Le dilemme du Danemark face au Groenland - défendre un territoire qui s’éloigne (AP)
Le dilemme du Danemark face au Groenland - défendre un territoire qui s’éloigne (AP)

Le Danemark se retrouve confronté à une équation diplomatique de plus en plus délicate : défendre le Groenland face aux ambitions affichées des États-Unis, tout en sachant que ce territoire autonome se dirige lentement mais sûrement vers l’indépendance. Alors que le secrétaire d’État américain Marco Rubio doit rencontrer prochainement des responsables danois et groenlandais, Copenhague tente de préserver une relation déjà fragilisée par les déclarations de Donald Trump.

Les propos du président américain, affirmant que les États-Unis doivent prendre le contrôle du Groenland pour des raisons stratégiques et sécuritaires, ont provoqué une vague de solidarité européenne envers le Danemark. Mais cette mobilisation masque une réalité plus inconfortable : une large partie de la population groenlandaise aspire à l’indépendance, et certains responsables politiques locaux envisagent même de dialoguer directement avec Washington, en contournant Copenhague.
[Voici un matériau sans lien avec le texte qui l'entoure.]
File: src/adcc_map.vh
// Register map, field positions, reset values and clock dividers of the converter control.
`ifndef ADCC_MAP_VH
`define ADCC_MAP_VH

// Register offsets on the plain register port.
`define ADCC_OFF_CONV_CONTROL    3'h0
`define ADCC_OFF_PIN_CONFIG      3'h1
`define ADCC_OFF_RESULT_HIGH     3'h2
`define ADCC_OFF_RESULT_LOW      3'h3
`define ADCC_OFF_DONE_STATUS     3'h4

// Field positions in conversion_control.
`define ADCC_CC_CLK_LO_HI        7
`define ADCC_CC_CLK_LO_LO        6
`define ADCC_CC_CHAN_HI          5
`define ADCC_CC_CHAN_LO          3
`define ADCC_CC_GO               2
`define ADCC_CC_POWER            0

// Field positions in pin_config_control.
`define ADCC_PC_RIGHT_JUST       7
`define ADCC_PC_CLK_HI           6
`define ADCC_PC_PINS_HI          3
`define ADCC_PC_PINS_LO          0

// Field positions in the done status register.
`define ADCC_DS_DONE             0
`define ADCC_DS_INT_EN           1

// Reset values.
`define ADCC_RST_CONV_CONTROL    8'h00
`define ADCC_RST_PIN_CONFIG      8'h00

// Result width and conversion clock divisors.
`define ADCC_RES_BITS            10
`define ADCC_DIV_LO_00           7'h02
`define ADCC_DIV_LO_01           7'h08
`define ADCC_DIV_LO_10           7'h20
`define ADCC_DIV_HI_00           7'h04
`define ADCC_DIV_HI_01           7'h10
`define ADCC_DIV_HI_10           7'h40
`define ADCC_CLK_SEL_RC          2'b11

`endif

File: src/adcc_conv.v
// Control logic of a 10-bit successive-approximation converter with its register file.
// Summary of operation
// - Clock is oscillator over 2/8/32 or 4/16/64.
// - Low select bits 11 choose internal RC.
// - Channel field bits 5..3 routes that input.
// - Go bit starts, reads 1, self-clears.
// - Power bit set powers converter, clear shuts.
// - Control bit 1 always reads zero.
// - Reset leaves result registers unloaded.
// - Each conversion yields a 10-bit unsigned code.
// - One conversion clock period per bit.
// - Hold capacitor disconnects at conversion start.
// - Completion clears go, sets done flag.
// - Control runs conversion; pin config picks pins.
//
// Local design decisions: the register offsets and the strobed register port.
`timescale 1ns/1ps
`include "adcc_map.vh"

module adcc_conv
(
    // Clock and reset.
    input  wire        clk_sys,
    input  wire        rst,
    // Register port.
    input  wire [2:0]  reg_addr,
    input  wire [7:0]  reg_wdata,
    input  wire        reg_wr,
    input  wire        reg_rd,
    output reg  [7:0]  reg_rdata,
    // Internal RC oscillator, asynchronous to clk_sys.
    input  wire        internal_rc_clock,
    // Comparator from the analog front end, registered on clk_sys.
    input  wire        cmp_above,
    // Analog front end controls.
    output reg  [2:0]  channel_select,
    output reg         converter_power_on,
    output reg         hold_capacitor_connect,
    output reg  [9:0]  dac_trial,
    output reg  [3:0]  pin_config,
    // Completion status.
    output reg         conv_done_flag,
    output reg         conv_done_int_enable
);

    // One-hot states of the conversion sequencer.
    localparam [1:0] ST_IDLE = 2'b01;
    localparam [1:0] ST_CONV = 2'b10;

    // Divisor of the oscillator for a clock select code.
    function [6:0] div_of;
        input       sel_hi;
        input [1:0] sel_lo;
        begin
            case ({sel_hi, sel_lo})
                3'b000:  div_of = `ADCC_DIV_LO_00;
                3'b001:  div_of = `ADCC_DIV_LO_01;
                3'b010:  div_of = `ADCC_DIV_LO_10;
                3'b100:  div_of = `ADCC_DIV_HI_00;
                3'b101:  div_of = `ADCC_DIV_HI_01;
                3'b110:  div_of = `ADCC_DIV_HI_10;
                default: div_of = `ADCC_DIV_LO_00;
            endcase
        end
    endfunction

    // One-hot mask of a result bit position.
    function [9:0] bit_mask;
        input [3:0] idx;
        begin
            bit_mask = 10'h001 << idx;
        end
    endfunction

    // Control and configuration state.
    reg  [1:0]  clk_sel_lo;
    reg         clk_sel_hi;
    reg         right_just;
    reg         go;
    reg  [1:0]  state;
    reg  [3:0]  bit_idx;
    reg  [5:0]  div_cnt;
    reg  [9:0]  res_code;
    reg         rc_armed;

    // Synchroniser and edge detector of the RC oscillator.
    reg         rc_s1;
    reg         rc_s2;
    reg         rc_s3;

    // Decoded strobes and combinational helpers.
    wire        wr_cc;
    wire        wr_pc;
    wire        wr_ds;
    wire        start;
    wire        use_rc;
    wire        rc_tick;
    wire        div_tick;
    wire        tick;
    wire        busy;
    wire        power_next;
    wire        abort;
    wire        done_evt;
    wire [6:0]  div_now;
    wire [9:0]  decided;
    wire [7:0]  res_high;
    wire [7:0]  res_low;
    reg  [7:0]  next_rdata;

    // Address decode of writes.
    assign wr_cc = reg_wr && (reg_addr == `ADCC_OFF_CONV_CONTROL);
    assign wr_pc = reg_wr && (reg_addr == `ADCC_OFF_PIN_CONFIG);
    assign wr_ds = reg_wr && (reg_addr == `ADCC_OFF_DONE_STATUS);
    assign busy  = state[1];

    // A start needs the power bit on after this write and an idle sequencer.
    assign power_next = wr_cc ? reg_wdata[`ADCC_CC_POWER] : converter_power_on;
    assign start = wr_cc && reg_wdata[`ADCC_CC_GO] && power_next && !busy;

    // Power loss or a cleared go bit abandons a conversion without a result.
    assign abort = busy && (!power_next || (wr_cc && !reg_wdata[`ADCC_CC_GO]));

    // Conversion clock: divided oscillator or the internal RC edges.
    assign use_rc   = (clk_sel_lo == `ADCC_CLK_SEL_RC);
    assign div_now  = div_of(clk_sel_hi, clk_sel_lo);
    assign div_tick = (div_cnt == div_now[5:0] - 6'h01) ||
                      ((div_now == `ADCC_DIV_HI_10) && (div_cnt == 6'h3f));
    assign rc_tick  = rc_s2 && !rc_s3;
    // The first RC edge after a start only opens the first bit period.
    assign tick     = use_rc ? (rc_tick && rc_armed) : div_tick;

    // Keep the trial bit when the input is at or above the trial level.
    assign decided  = cmp_above ? dac_trial : (dac_trial & ~bit_mask(bit_idx));
    assign done_evt = busy && !abort && tick && (bit_idx == 4'h0);

    // Result register pair in the selected justification.
    assign res_high = right_just ? {6'h00, res_code[9:8]} : res_code[9:2];
    assign res_low  = right_just ? res_code[7:0] : {res_code[1:0], 6'h00};

    // RC oscillator synchroniser; only the second and third stages are looked at.
    always @(posedge clk_sys or posedge rst)
    begin
        if (rst)
        begin
            rc_s1 <= 1'b0;
            rc_s2 <= 1'b0;
            rc_s3 <= 1'b0;
        end
        else
        begin
            rc_s1 <= internal_rc_clock;
            rc_s2 <= rc_s1;
            rc_s3 <= rc_s2;
        end
    end

    // Software-written configuration fields.
    always @(posedge clk_sys or posedge rst)
    begin
        if (rst)
        begin
            clk_sel_lo           <= 2'b00;
            channel_select       <= 3'h0;
            converter_power_on   <= 1'b0;
            clk_sel_hi           <= 1'b0;
            right_just           <= 1'b0;
            pin_config           <= 4'h0;
            conv_done_int_enable <= 1'b0;
        end
        else
        begin
            if (wr_cc)
            begin
                clk_sel_lo         <= reg_wdata[`ADCC_CC_CLK_LO_HI:`ADCC_CC_CLK_LO_LO];
                channel_select     <= reg_wdata[`ADCC_CC_CHAN_HI:`ADCC_CC_CHAN_LO];
                converter_power_on <= reg_wdata[`ADCC_CC_POWER];
            end
            if (wr_pc)
            begin
                clk_sel_hi <= reg_wdata[`ADCC_PC_CLK_HI];
                right_just <= reg_wdata[`ADCC_PC_RIGHT_JUST];
                pin_config <= reg_wdata[`ADCC_PC_PINS_HI:`ADCC_PC_PINS_LO];
            end
            if (wr_ds)
            begin
                conv_done_int_enable <= reg_wdata[`ADCC_DS_INT_EN];
            end
        end
    end

    // Bit period divider, restarted with each conversion so every bit gets a full period.
    always @(posedge clk_sys or posedge rst)
    begin
        if (rst)
        begin
            div_cnt <= 6'h00;
        end
        else if (!busy || start || div_tick)
        begin
            div_cnt <= 6'h00;
        end
        else
        begin
            div_cnt <= div_cnt + 6'h01;
        end
    end

    // Successive-approximation sequencer, one decision per conversion clock period.
    always @(posedge clk_sys or posedge rst)
    begin
        if (rst)
        begin
            state                  <= ST_IDLE;
            go                     <= 1'b0;
            bit_idx                <= 4'h0;
            dac_trial              <= 10'h000;
            rc_armed               <= 1'b0;
            hold_capacitor_connect <= 1'b0;
        end
        else
        begin
            case (state)
                ST_IDLE:
                begin
                    hold_capacitor_connect <= power_next;
                    if (start)
                    begin
                        state                  <= ST_CONV;
                        go                     <= 1'b1;
                        bit_idx                <= 4'h9;
                        dac_trial              <= bit_mask(4'h9);
                        rc_armed               <= 1'b0;
                        hold_capacitor_connect <= 1'b0;
                    end
                end
                ST_CONV:
                begin
                    rc_armed <= rc_armed || rc_tick;
                    if (abort)
                    begin
                        state                  <= ST_IDLE;
                        go                     <= 1'b0;
                        hold_capacitor_connect <= power_next;
                    end
                    else if (tick)
                    begin
                        if (bit_idx == 4'h0)
                        begin
                            state                  <= ST_IDLE;
                            go                     <= 1'b0;
                            dac_trial              <= decided;
                            hold_capacitor_connect <= power_next;
                        end
                        else
                        begin
                            bit_idx   <= bit_idx - 4'h1;
                            dac_trial <= decided | bit_mask(bit_idx - 4'h1);
                        end
                    end
                end
                default:
                begin
                    state <= ST_IDLE;
                    go    <= 1'b0;
                end
            endcase
        end
    end

    // Result code, deliberately outside reset so power-on leaves it unloaded.
    always @(posedge clk_sys)
    begin
        if (done_evt)
        begin
            res_code <= decided;
        end
    end

    // Done flag: hardware sets it, software clears it by writing zero; a set wins.
    always @(posedge clk_sys or posedge rst)
    begin
        if (rst)
        begin
            conv_done_flag <= 1'b0;
        end
        else if (done_evt)
        begin
            conv_done_flag <= 1'b1;
        end
        else if (wr_ds && !reg_wdata[`ADCC_DS_DONE])
        begin
            conv_done_flag <= 1'b0;
        end
    end

    // Read multiplexer; unmapped offsets read as zero.
    always @*
    begin
        next_rdata = 8'h00;
        case (reg_addr)
            `ADCC_OFF_CONV_CONTROL:
                next_rdata = {clk_sel_lo, channel_select, go, 1'b0,
                              converter_power_on};
            `ADCC_OFF_PIN_CONFIG:
                next_rdata = {right_just, clk_sel_hi, 2'b00, pin_config};
            `ADCC_OFF_RESULT_HIGH:
                next_rdata = res_high;
            `ADCC_OFF_RESULT_LOW:
                next_rdata = res_low;
            `ADCC_OFF_DONE_STATUS:
                next_rdata = {6'h00, conv_done_int_enable, conv_done_flag};
            default:
                next_rdata = 8'h00;
        endcase
    end

    // Read data stands only in the cycle after the read strobe.
    always @(posedge clk_sys or posedge rst)
    begin
        if (rst)
        begin
            reg_rdata <= 8'h00;
        end
        else if (reg_rd)
        begin
            reg_rdata <= next_rdata;
        end
        else
        begin
            reg_rdata <= 8'h00;
        end
    end

endmodule // adcc_conv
Sur le plan géopolitique, le Groenland reste un atout majeur. Sa position stratégique dans l’Arctique, entre l’Europe et l’Amérique du Nord, en fait un maillon clé du dispositif de défense antimissile américain et un territoire convoité pour ses ressources minières. Perdre le Groenland affaiblirait considérablement le poids international du Danemark, qui a longtemps tiré parti de cette « carte du Groenland » pour maintenir une influence disproportionnée au sein de l’OTAN.

Pourtant, l’évolution institutionnelle du territoire complique la donne. Depuis l’instauration de l’autonomie en 1979, puis l’accord de 2009 reconnaissant explicitement le droit à l’indépendance, tous les partis groenlandais affichent cet objectif, même s’ils divergent sur le calendrier et les modalités. Les pressions américaines n’ont fait qu’accélérer ce processus, forçant le Danemark à investir davantage de capital politique et financier dans une relation dont l’issue demeure incertaine.

Le coût est également économique. Chaque année, Copenhague verse plusieurs milliards de couronnes au Groenland pour soutenir son économie, financer la police, la justice et la défense. À cela s’ajoutent des investissements massifs dans la défense arctique, annoncés en réponse aux critiques américaines sur l’insuffisance de la présence militaire danoise dans la région.

Face à cette situation, la Première ministre Mette Frederiksen marche sur une ligne de crête. Résister aux exigences américaines est crucial pour préserver la crédibilité du Danemark et le respect du droit international, mais un affrontement prolongé avec Washington pourrait avoir un coût diplomatique élevé, dans un contexte de tensions accrues avec la Russie et la Chine dans l’Arctique.

Entre considérations stratégiques, obligations historiques et aspirations groenlandaises à l’autodétermination, le Danemark se trouve ainsi à défendre un territoire qu’il pourrait, à terme, perdre malgré tous ses efforts. Un dilemme qui illustre les limites du pouvoir des États face aux recompositions géopolitiques et aux revendications d’indépendance au XXIᵉ siècle.